* _Data shown_
------------------------------------

$ cat src/rtl/cpu_pkg.sv
// cpu_pkg: shared types and encodings for the multicycle MIPS front end.
//   op_class_t    - decoded instruction class
//   alu_fn_t      - ALU function code handed to the control unit
//   fetch_state_t - fetch sequencer states
//   OPC_* / FN_*  - opcode and R-type funct encodings understood by the decoder
package cpu_pkg;

  typedef enum logic [2:0] {
    CLS_NONE    = 3'd0,
    CLS_RTYPE   = 3'd1,
    CLS_LOAD    = 3'd2,
    CLS_STORE   = 3'd3,
    CLS_BRANCH  = 3'd4,
    CLS_JUMP    = 3'd5,
    CLS_IMM     = 3'd6,
    CLS_ILLEGAL = 3'd7
  } op_class_t;

  typedef enum logic [2:0] {
    ALU_LOAD = 3'd0,
    ALU_ADD  = 3'd1,
    ALU_SUB  = 3'd2,
    ALU_AND  = 3'd3,
    ALU_INC  = 3'd4,
    ALU_NEG  = 3'd5,
    ALU_XOR  = 3'd6,
    ALU_COMP = 3'd7
  } alu_fn_t;

  typedef enum logic [1:0] {
    IDLE = 2'd0,
    WAIT = 2'd1,
    HOLD = 2'd2
  } fetch_state_t;

  localparam logic [5:0] OPC_RTYPE = 6'h00;
  localparam logic [5:0] OPC_J     = 6'h02;
  localparam logic [5:0] OPC_BEQ   = 6'h04;
  localparam logic [5:0] OPC_BNE   = 6'h05;
  localparam logic [5:0] OPC_ADDI  = 6'h08;
  localparam logic [5:0] OPC_LUI   = 6'h0F;
  localparam logic [5:0] OPC_LW    = 6'h23;
  localparam logic [5:0] OPC_SW    = 6'h2B;

  localparam logic [5:0] FN_NOP = 6'h00;
  localparam logic [5:0] FN_JR  = 6'h08;
  localparam logic [5:0] FN_ADD = 6'h20;
  localparam logic [5:0] FN_SUB = 6'h22;
  localparam logic [5:0] FN_AND = 6'h24;
  localparam logic [5:0] FN_XOR = 6'h26;
  localparam logic [5:0] FN_SLT = 6'h2A;

endpackage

------------------------------------

* _Instructions for the task_
All of the entries above should be output exactly as they are.

* _Answer section_
$ cat src/rtl/cpu_pkg.sv
// cpu_pkg: shared types and encodings for the multicycle MIPS front end.
//   op_class_t    - decoded instruction class
//   alu_fn_t      - ALU function code handed to the control unit
//   fetch_state_t - fetch sequencer states
//   OPC_* / FN_*  - opcode and R-type funct encodings understood by the decoder
package cpu_pkg;

  typedef enum logic [2:0] {
    CLS_NONE    = 3'd0,
    CLS_RTYPE   = 3'd1,
    CLS_LOAD    = 3'd2,
    CLS_STORE   = 3'd3,
    CLS_BRANCH  = 3'd4,
    CLS_JUMP    = 3'd5,
    CLS_IMM     = 3'd6,
    CLS_ILLEGAL = 3'd7
  } op_class_t;

  typedef enum logic [2:0] {
    ALU_LOAD = 3'd0,
    ALU_ADD  = 3'd1,
    ALU_SUB  = 3'd2,
    ALU_AND  = 3'd3,
    ALU_INC  = 3'd4,
    ALU_NEG  = 3'd5,
    ALU_XOR  = 3'd6,
    ALU_COMP = 3'd7
  } alu_fn_t;

  typedef enum logic [1:0] {
    IDLE = 2'd0,
    WAIT = 2'd1,
    HOLD = 2'd2
  } fetch_state_t;

  localparam logic [5:0] OPC_RTYPE = 6'h00;
  localparam logic [5:0] OPC_J     = 6'h02;
  localparam logic [5:0] OPC_BEQ   = 6'h04;
  localparam logic [5:0] OPC_BNE   = 6'h05;
  localparam logic [5:0] OPC_ADDI  = 6'h08;
  localparam logic [5:0] OPC_LUI   = 6'h0F;
  localparam logic [5:0] OPC_LW    = 6'h23;
  localparam logic [5:0] OPC_SW    = 6'h2B;

  localparam logic [5:0] FN_NOP = 6'h00;
  localparam logic [5:0] FN_JR  = 6'h08;
  localparam logic [5:0] FN_ADD = 6'h20;
  localparam logic [5:0] FN_SUB = 6'h22;
  localparam logic [5:0] FN_AND = 6'h24;
  localparam logic [5:0] FN_XOR = 6'h26;
  localparam logic [5:0] FN_SLT = 6'h2A;

endpackage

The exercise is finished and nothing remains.